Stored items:
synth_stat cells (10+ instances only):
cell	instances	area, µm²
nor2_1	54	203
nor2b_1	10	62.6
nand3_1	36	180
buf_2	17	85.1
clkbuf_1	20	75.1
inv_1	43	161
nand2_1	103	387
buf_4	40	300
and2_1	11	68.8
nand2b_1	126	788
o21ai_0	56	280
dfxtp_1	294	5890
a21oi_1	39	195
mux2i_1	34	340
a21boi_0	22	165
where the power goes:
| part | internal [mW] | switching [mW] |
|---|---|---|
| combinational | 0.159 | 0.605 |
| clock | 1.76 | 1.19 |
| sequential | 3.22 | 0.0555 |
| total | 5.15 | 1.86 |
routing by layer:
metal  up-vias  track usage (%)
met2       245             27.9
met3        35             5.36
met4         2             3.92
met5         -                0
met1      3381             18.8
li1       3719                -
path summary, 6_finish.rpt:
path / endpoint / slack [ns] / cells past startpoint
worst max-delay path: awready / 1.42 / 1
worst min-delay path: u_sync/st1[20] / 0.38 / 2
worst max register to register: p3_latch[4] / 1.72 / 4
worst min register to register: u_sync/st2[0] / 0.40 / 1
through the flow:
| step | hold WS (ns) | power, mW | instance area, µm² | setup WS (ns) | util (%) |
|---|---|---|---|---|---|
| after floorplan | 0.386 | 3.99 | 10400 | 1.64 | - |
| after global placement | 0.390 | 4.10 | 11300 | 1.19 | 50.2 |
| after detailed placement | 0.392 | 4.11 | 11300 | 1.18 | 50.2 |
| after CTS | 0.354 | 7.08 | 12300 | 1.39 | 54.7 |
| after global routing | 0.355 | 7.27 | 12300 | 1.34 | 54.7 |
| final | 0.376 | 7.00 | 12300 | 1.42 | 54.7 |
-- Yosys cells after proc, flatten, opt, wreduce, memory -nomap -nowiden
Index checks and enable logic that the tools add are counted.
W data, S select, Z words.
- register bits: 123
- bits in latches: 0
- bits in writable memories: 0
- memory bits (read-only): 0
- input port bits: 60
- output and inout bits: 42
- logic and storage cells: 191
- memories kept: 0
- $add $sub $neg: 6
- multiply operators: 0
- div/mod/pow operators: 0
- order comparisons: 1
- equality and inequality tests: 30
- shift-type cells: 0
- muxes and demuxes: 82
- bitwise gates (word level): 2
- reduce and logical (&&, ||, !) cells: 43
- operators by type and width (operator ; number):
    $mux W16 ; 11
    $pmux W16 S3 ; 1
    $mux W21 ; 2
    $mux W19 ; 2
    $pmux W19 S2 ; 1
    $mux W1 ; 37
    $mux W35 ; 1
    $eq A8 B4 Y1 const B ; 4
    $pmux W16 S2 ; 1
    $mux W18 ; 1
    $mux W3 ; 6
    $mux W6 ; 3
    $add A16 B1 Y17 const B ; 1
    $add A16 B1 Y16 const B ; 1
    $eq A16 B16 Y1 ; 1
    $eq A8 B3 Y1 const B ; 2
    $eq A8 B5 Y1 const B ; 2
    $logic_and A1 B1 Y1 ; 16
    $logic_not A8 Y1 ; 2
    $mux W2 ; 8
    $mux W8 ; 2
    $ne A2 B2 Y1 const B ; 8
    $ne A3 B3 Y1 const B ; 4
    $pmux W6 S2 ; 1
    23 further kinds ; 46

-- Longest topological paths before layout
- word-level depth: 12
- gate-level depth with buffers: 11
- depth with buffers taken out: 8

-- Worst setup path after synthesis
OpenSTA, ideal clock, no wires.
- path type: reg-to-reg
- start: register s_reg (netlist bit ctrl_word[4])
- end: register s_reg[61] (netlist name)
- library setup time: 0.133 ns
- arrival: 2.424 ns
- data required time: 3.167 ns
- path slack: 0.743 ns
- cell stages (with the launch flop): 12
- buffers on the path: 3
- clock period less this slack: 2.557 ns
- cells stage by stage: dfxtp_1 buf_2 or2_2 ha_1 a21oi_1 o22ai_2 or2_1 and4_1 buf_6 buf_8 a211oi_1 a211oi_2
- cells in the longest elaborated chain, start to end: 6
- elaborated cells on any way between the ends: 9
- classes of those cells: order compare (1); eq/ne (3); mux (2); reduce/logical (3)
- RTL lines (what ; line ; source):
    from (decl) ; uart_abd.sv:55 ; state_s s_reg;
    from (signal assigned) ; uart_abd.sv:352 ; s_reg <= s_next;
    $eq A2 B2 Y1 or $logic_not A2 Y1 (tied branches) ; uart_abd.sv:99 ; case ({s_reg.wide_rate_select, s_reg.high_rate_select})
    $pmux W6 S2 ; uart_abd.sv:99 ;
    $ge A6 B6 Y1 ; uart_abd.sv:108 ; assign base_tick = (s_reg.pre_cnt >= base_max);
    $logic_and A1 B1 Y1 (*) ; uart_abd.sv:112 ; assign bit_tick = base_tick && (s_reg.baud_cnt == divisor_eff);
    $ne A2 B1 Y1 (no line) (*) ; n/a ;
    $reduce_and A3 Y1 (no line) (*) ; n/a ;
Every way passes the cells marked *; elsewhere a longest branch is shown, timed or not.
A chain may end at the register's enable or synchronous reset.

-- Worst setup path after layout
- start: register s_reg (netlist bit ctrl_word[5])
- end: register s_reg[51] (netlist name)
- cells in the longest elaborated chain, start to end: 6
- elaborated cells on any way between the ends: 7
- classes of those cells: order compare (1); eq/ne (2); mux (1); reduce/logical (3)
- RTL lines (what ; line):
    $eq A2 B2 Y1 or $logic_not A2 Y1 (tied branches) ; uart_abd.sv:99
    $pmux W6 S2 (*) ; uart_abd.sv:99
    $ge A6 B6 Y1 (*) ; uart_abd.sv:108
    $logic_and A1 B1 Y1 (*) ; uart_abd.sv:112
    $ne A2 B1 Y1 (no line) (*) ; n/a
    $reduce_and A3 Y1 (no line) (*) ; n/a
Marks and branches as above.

§ **Exercise instructions**: Provide a count of the lines in the data above that include the word "delay", stating the number alone.

§ **Solution for this problem**: 2